The mice object can now be assigned to data
for use in the deveMSMs package (see Workflows vignettes).
P4.3b. Read in as a List of Wide Imputed Data Saved Locally
Alternatively, if a user has imputed datasets already created from wide, formatted data using a program other than mice, they can read in, as a list, files saved locally as .csv files in a single folder. This list can be assigned to data
for use in the deveMSMs package (see Workflows vignettes).
Below, we load in a list of imputed data simulated from FLP, as an example. (See the example Rmarkdown file for code to do this with files saved locally.)

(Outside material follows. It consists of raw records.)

## config.mk

```make
export PLATFORM = sky130hd
export DESIGN_NAME = w2s_queue
export DESIGN_NICKNAME = d
export VERILOG_FILES = /design/src/design/w2s_pkg.sv /design/src/design/w2s_queue.sv
export SDC_FILE = /design/constraint.sdc
export NUM_CORES = 1
export LEC_CHECK = 0
export BUFFER_PORTS_ARGS = -buffer_cell sky130_fd_sc_hd__buf_4
export CORE_MARGIN = 5
export CORE_UTILIZATION = 56
export DETAILED_ROUTE_END_ITERATION = 12
export PLACE_DENSITY = 0.81
export SYNTH_ARGS = -nofsm -noshare
export SYNTH_HDL_FRONTEND = slang
export SYNTH_SLANG_ARGS = --single-unit
export TNS_END_PERCENT = 1
```

## constraint.sdc

```tcl
create_clock -name i_clk -period 11.5 [get_ports i_clk]
set_input_delay 2.3 -clock i_clk [delete_from_list [all_inputs] [get_ports i_clk]]
set_output_delay 2.3 -clock i_clk [all_outputs]
set_load 0.02 [all_outputs]
```

## src/design/w2s_pkg.sv

```systemverilog
// Package for the world-to-screen projection block: field widths, register
// indexes and shared types. No dependencies.
`timescale 1ns / 1ps
`default_nettype none
package w2s_pkg;
    localparam int COORD_FRAC_BITS = 16;
    localparam int COEF_FRAC_BITS  = 12;
    localparam int CFG_IDX_W  = 3;
    localparam int CFG_DATA_W = 64;
    localparam int DIM_W      = 14;
    localparam int CLIP_W     = 51;   // 32b x 16b products, 4 terms
    localparam int DEN_W      = CLIP_W + 1;
    localparam int NUM_W      = CLIP_W + 1 + DIM_W + COORD_FRAC_BITS;  // 82
    localparam int QUO_W      = 34;   // enough to detect saturation
    localparam int QUEUE_DEPTH = 2;

    localparam logic [CFG_IDX_W-1:0] REG_ROW0   = 3'd0;
    localparam logic [CFG_IDX_W-1:0] REG_ROW1   = 3'd1;
    localparam logic [CFG_IDX_W-1:0] REG_ROW2   = 3'd2;
    localparam logic [CFG_IDX_W-1:0] REG_ROW3   = 3'd3;
    localparam logic [CFG_IDX_W-1:0] REG_WIDTH  = 3'd4;
    localparam logic [CFG_IDX_W-1:0] REG_HEIGHT = 3'd5;

    // Classified item passed from front to back
    typedef struct packed {
        logic                     behind;
        logic                     on_screen;
        logic                     neg_x;
        logic                     neg_y;
        logic [NUM_W-1:0]         num_x;
        logic [NUM_W-1:0]         num_y;
        logic [DEN_W-1:0]         den;
    } t_front_item;

    typedef struct packed {
        logic signed [31:0] screen_x;
        logic signed [31:0] screen_y;
        logic               on_screen;
        logic               behind;
    } t_result;
endpackage
`default_nettype wire

```

## src/design/w2s_queue.sv

```systemverilog
// Short FIFO decoupling the front end from the divide back end.
// Depends on w2s_pkg.
`timescale 1ns / 1ps
`default_nettype none
module w2s_queue (
    input  wire logic                 i_clk,
    input  wire logic                 i_rst_n,
    input  wire logic                 i_valid,
    output logic                      o_ready,
    input  wire w2s_pkg::t_front_item i_item,
    output logic                      o_valid,
    input  wire logic                 i_ready,
    output w2s_pkg::t_front_item      o_item
);
    import w2s_pkg::*;

    t_front_item r_mem [QUEUE_DEPTH];
    logic r_wp, r_rp;
    logic [1:0] r_cnt;
    logic push, pop;

    assign o_ready = r_cnt != 2'(QUEUE_DEPTH);
    assign o_valid = r_cnt != 2'd0;
    assign o_item  = r_mem[r_rp];
    assign push = i_valid && o_ready;
    assign pop  = o_valid && i_ready;

    always_ff @(posedge i_clk) begin
        if (!i_rst_n) begin
            r_wp <= 1'b0; r_rp <= 1'b0; r_cnt <= 2'd0;
        end else begin
            if (push) r_wp <= !r_wp;
            if (pop)  r_rp <= !r_rp;
            r_cnt <= r_cnt + 2'(push) - 2'(pop);
        end
    end

    always_ff @(posedge i_clk) begin
        if (push) r_mem[r_wp] <= i_item;
    end
endmodule
`default_nettype wire

```

==> results.tsv <==
stage	metric	value	unit
floorplan	rows	62	
route	wl_met3	3.279	mm
sta	whs	0.5130	ns
yosys	syn-cell-area	0.01620	sq mm
yosys	syn_area_per_cell	22.69	sq um
floorplan	die_w	180.1	microns
cells_and_area	fillCellCount	1653	
sta	worstMarginPinSlew	1.124	ns
sta	tns	0	ns
cells_and_area	post-route-util	74.12	%
place	hpwlAfterDp	24.05	mm
worst_setup_path	worstSetupPathType	register to output pin	
clock_tree	clkLatencyLatePin	0.52	ns
clock_tree	path_clk_slew	0.06	ns
route	met1_length	12.48	mm
floorplan	die-area	0.03243	sq mm
worst_setup_path	worstPathRequired	9.20	ns
flow_run	maxCapViolCount	0	
route	post-route-drc-count	0	
route	vias_per_cell	5.207	
floorplan	die_y	180.1	microns
sta	period_share	47.87	%
yosys	synth_cells	714	
sta	final_max_slew_viol_count	0	
yosys	synth_cell_types	25	
clock_tree	cts_hold_buffers	0	
floorplan	start_util	56.60	%
clock_tree	root_buffer	clkbuf_16	
sta	finalCriticalPeriod	5.505	ns
cells_and_area	layout_commonest_cell	buf_4	
floorplan	coreArea	0.02863	sq mm
floorplan	pin_count	446	
clock_tree	cts_inserted_buffers	43	
grt	grt_max_degree	143	
place	port_buffers	445	
grt	grt-ovfl-total	0	
clock_tree	post-cts-setup-buffers	0	
grt	grt_usage	20.76	%
cells_and_area	syn_to_final_growth	30.97	%
route	dr.pass1.iters	4	
worst_setup_path	crit_fanout	83	
power_and_ir_drop	ir_drop	0.0001551	V
route	top_layer	met4	
clock_tree	cts.path.max_buffers	3	
worst_setup_path	crit_top_cell	buf_4	
sta	setup_viol	0	
yosys	ys_ff_latch	445	
yosys	yosys_warnings	0	
yosys	synth_area_leaders	edfxtp_1 (82%), mux2_2 (15%), buf_6 (1.4%)	
sta	rsz0062_at_grt	no	
route	ant_nets	0	
route	routed_wl	35.20	mm
power_and_ir_drop	powerDensity	211.5	mW/mm^2
route	drtIter0Drc	553	
cells_and_area	fin_nets	1410	
route	dr_wl_met2	18.29	mm
yosys	ys_seq_area_share	82.17	%
clock_tree	post_cts_resized	0	
worst_setup_path	arrival	3.21	ns
cells_and_area	drive_above_1_share	59.93	%
clock_tree	cts_max_level	2	
yosys	syn_nets	939	
clock_tree	tritoncts	built	
grt	grt_pass1_wl	51.93	mm
route	wl_per_cell	21.96	microns
grt	antenna_found_initial	1	
power_and_ir_drop	p_leak	7.875	nW
sta	fin_skew	0.01523	ns
grt	grt_pass1_vias	9025	
outcome	status	finished, final reports clean	
sta	slew-limit-headroom	25.05	%
worst_setup_path	crit_chain	buf_4, mux2_2, buf_4	
worst_setup_path	start_kind	register	
worst_setup_path	crit_slowest_cell	dfxtp_4	
worst_setup_path	max_stage_delay	1.01	ns
min_path	hp-class	register to register	
yosys	yosysTopAreaCellShare	81.56	%
route	vias	8347	
sta	max_freq	181.6	MHz
sta	hold_violations	0	
yosys	yosysTopAreaCell	edfxtp_1	
clock_tree	cts_sinks	445	
worst_setup_path	crit_path_end_kind	output pin	
cells_and_area	layout_common_cells	buf_4 (450), edfxtp_1 (440), mux2_2 (220)	
place	gp_congestion	0.7937	
## per-stage QoR
step	instance area (sq um)	setup slack (ns)	total power, W	instances
after floorplan	16200	3.520	0.002745	714
after global placement	19830	6.491	0.003133	1524
after detailed placement	19830	6.536	0.003153	1524
after CTS	21220	5.966	0.004526	1602
after global routing	21220	5.840	0.004662	1603
final	21220	5.995	0.004487	1603
## routing by layer
metal | up-vias | global-route usage [%]
li1 | 3800 | -
met1 | 4110 | 23.69
met2 | 372 | 36.67
met3 | 65 | 7.449
met4 | 0 | 6.866
met5 | - | 0
## cell type report
class | count | area, sq um | area share [%]
sequential | 445 | 13320 | 62.76
inverter | 2 | 15.01 | 0.07076
antenna | 1 | 2.502 | 0.01179
timing repair buffer | 450 | 3378 | 15.92
multi-input combinational | 243 | 2635 | 12.42
clock inverter | 27 | 241.5 | 1.138
tap | 384 | 480.5 | 2.264
clock buffer | 51 | 1149 | 5.413
## final timing paths
| kind | from | to | slack (ns) | depth (start not counted) |
|---|---|---|---|---|
| hold reg to reg | r_rp$_SDFFE_PN0P_ | register | 0.51 | 2 |
| hold / removal | r_rp$_SDFFE_PN0P_ | register | 0.51 | 2 |
| setup reg to reg | r_cnt[0]$_SDFF_PN0_ | r_mem[0][52]$_DFFE_PP_ | 8.40 | 4 |
| setup / recovery | register | o_item[101] | 5.99 | 3 |
## cell families (layout without fill, tap and decap cells)
family	after synthesis	after routing	synth area share (%)
other	0	1	0
flip-flops	445	445	82.17
buffers and inverters	26	530	1.591
XOR/XNOR	1	1	0.05407
adder cells (fa/ha/maj)	1	1	0.07722
AND/OR/NAND/NOR	15	15	0.5407
AO/OA/AOI/OAI	6	6	0.2703
multiplexers	220	220	15.29
## worst max-delay path, delay by kind of cell, from the launching register on
family                 cells  cell delay [ns]
flip-flops                 1             1.01
buffers and inverters      2             1.14
multiplexers               1             0.45
## sequential cells by signal, summed over array words and instances, names as in the netlist, named ones only
name	flops
r_cnt	2
r_mem	440
r_rp	1
r_wp	1
## synth_stat cells
master / number
a21bo_2: 1
a21oi_1: 1
and2_1: 1
and2b_1: 1
and3_1: 2
buf_2: 2
buf_4: 2
buf_6: 20
dfxtp_1: 5
edfxtp_1: 440
ha_1: 1
inv_1: 2
mux2_2: 220
nand2b_1: 1
nand3_1: 1
nand3b_1: 1
nor2_1: 4
nor3_1: 1
nor4_1: 1
nor4bb_1: 1
o21ai_0: 2
o21ba_2: 1
o31a_1: 1
or2_2: 1
xor2_1: 1
## report_power, final
part | internal (W) | total, W | switching, W | leakage, nW
logic | 0.000493 | 0.00108 | 0.000582 | 3.04
registers | 0.00197 | 0.00204 | 0.0000645 | 4.16
clock network | 0.000821 | 0.00137 | 0.000553 | 0.676
(Power assumes the default switching activity.)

data("sim_data_imp_list", package = "devMSMs")
data <- sim_data_imp_list
head(data[[1]], n = c(5, 10))
#> X ALI_Le.35 B18Raw.15 B18Raw.24 B18Raw.58 B18Raw.6 BioDadInHH2 caregiv_health
#> 1 1 3 1 1 7 16 1 3
#> 2 2 2 4 -7 7 0 0 0
#> 3 3 3 6 5 20 -1 0 3
#> 4 4 4 24 25 17 11 0 3
#> 5 5 3 -8 -9 17 1 1 2
#> CORTB.15 CORTB.24
#> 1 -0.227 -0.652
#> 2 0.149 0.831
#> 3 1.145 0.033
#> 4 0.301 -0.501
#> 5 -0.247 0.084
References
Burchinal, M., Howes, C., Pianta, R., Bryant, D., Early, D., Clifford, R., & Barbarin, O. (2008). Predicting Child Outcomes at the End of Kindergarten from the Quality of Pre-Kindergarten Teacher–Child Interactions and Instruction. Applied Developmental Science, 12(3), 140–153. https://doi.org/10.1080/10888690802199418
Kainz, K., Greifer, N., Givens, A., Swietek, K., Lombardi, B. M., Zietz, S., & Kohn, J. L. (2017). Improving Causal Inference: Recommendations for Covariate Selection and Balance in Propensity Score Methods. Journal of the Society for Social Work and Research, 8(2), 279–303. https://doi.org/10.1086/691464
Vernon-Feagans, L., Cox, M., Willoughby, M., Burchinal, M., Garrett-Peters, P., Mills-Koonce, R., Garrett-Peiers, P., Conger, R. D., & Bauer, P. J. (2013). The Family Life Project: An Epidemiological and Developmental Study of Young Children Living in Poor Rural Communities. Monographs of the Society for Research in Child Development, 78(5), i–150.